Potential percentage of insurance file: 4.396%
Potentially identified, but unreleased:
DNC/DCCC photos (estimate): 225,000,000 bytes (high end)
Total estimated potential files: 2,002,710,846 bytes
Estimated percentage of insurance file: 2.128%
Total estimated potential files, with Thomson Reuters: 4,236,075,896 bytes
Estimated percentage of insurance file, with Thomson Reuters: 4.502%
Total estimated potential files, with Thomson Reuters, DNC/DCCC and separate email attachments: 4,949,359,484 bytes
Estimated percentage of insurance file, with Thomson Reuters, DNC/DCCC and separate email attachments: 5.26%
Does the insurance file include everything Guccifer 2.0 sent to WikiLeaks?
Probably. In an email to Gawker, Guccifer said that he had “about 100 Gb of data including financial reports, donors’ lists, election programs, action plans against Republicans, personal mails, etc.” Rounding 94,087,593,304 up to 100 GB is very reasonable. The insurance file probably also includes the materials published directly by Guccifer.

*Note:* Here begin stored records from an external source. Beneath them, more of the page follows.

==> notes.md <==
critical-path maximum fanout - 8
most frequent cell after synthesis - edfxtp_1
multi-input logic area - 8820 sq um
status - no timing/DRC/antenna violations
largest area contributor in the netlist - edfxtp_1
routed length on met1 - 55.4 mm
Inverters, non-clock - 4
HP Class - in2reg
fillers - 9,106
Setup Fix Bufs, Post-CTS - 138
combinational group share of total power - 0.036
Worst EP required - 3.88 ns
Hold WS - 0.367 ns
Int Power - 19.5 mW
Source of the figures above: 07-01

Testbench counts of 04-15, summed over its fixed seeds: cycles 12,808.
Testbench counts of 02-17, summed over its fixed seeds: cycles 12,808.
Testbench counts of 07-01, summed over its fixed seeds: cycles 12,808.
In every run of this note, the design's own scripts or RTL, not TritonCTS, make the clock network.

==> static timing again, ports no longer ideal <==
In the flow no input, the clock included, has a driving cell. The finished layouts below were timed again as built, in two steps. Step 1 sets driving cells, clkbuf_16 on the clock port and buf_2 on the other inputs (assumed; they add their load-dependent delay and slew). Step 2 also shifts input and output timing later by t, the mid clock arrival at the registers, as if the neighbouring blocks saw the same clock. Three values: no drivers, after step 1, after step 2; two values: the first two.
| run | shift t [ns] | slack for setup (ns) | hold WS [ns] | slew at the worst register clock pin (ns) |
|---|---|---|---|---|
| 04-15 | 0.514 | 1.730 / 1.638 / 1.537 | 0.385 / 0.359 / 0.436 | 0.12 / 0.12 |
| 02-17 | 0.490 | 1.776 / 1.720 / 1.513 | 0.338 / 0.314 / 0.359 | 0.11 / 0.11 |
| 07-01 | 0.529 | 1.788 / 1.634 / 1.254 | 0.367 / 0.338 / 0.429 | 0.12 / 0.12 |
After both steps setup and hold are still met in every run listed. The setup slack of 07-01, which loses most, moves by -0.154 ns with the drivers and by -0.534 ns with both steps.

What about the size of the voice mails?
They’re included in the emails as attached files.
What if the email attachments were included in the native emails and as separate files?
The email attachments come to 713,283,588 bytes if they were sent as separate files and embedded in the .eml files.
What about the Thomson Reuters photos?
It’s unknown if the Thomson Reuters photos were included in the files Guccifer 2.0 gave to WikiLeaks, but they were exposed in the DNC hack. The 429 photos come to 2,233,365,050 bytes.
What about the DNC photos?
It’s unknown if the DNC/DCCC photos were included in Guccifer 2.0’s files, or how many pictures there were. In addition to the Thomson Reuters photos, Guccifer 2.0’s hack gave access to a photos from at least three DNC/DCCC events. That service took photos for at least twelve private DNC and DCCC events in the time period that the hack covered. The service offered high resolution pictures, typically 1600 × 1088. The sample watermarked images (from other events) are at levels around 450,000 bytes each (these are the watermarked sample photographs provided as a preview before ordering the professional quality print or download). It’s unknown how many pictures were included in each set, but there are three likely ranges.
- Small – 100 photos: 45,000,000 bytes
- Medium – 250 photos: 112,500,000 bytes
- Large – 500 photos: 225,000,000 bytes
What about the DCCC files?
The issue of the DCCC files is a little bit tricky. It’s easy to assume that the DCCC would have been included in the original batch of files sent to WikiLeaks, but this isn’t consistent with what Guccifer 2.0 said. On August 12th, after the first batch of DNC emails were published on WikiLeaks and long after the insurance file was published, Guccifer tweeted that he was sending the DCCC files to WikiLeaks. If that date is true and not meant to be misleading, then the DCCC files are not included in the WikiLeaks insurance file.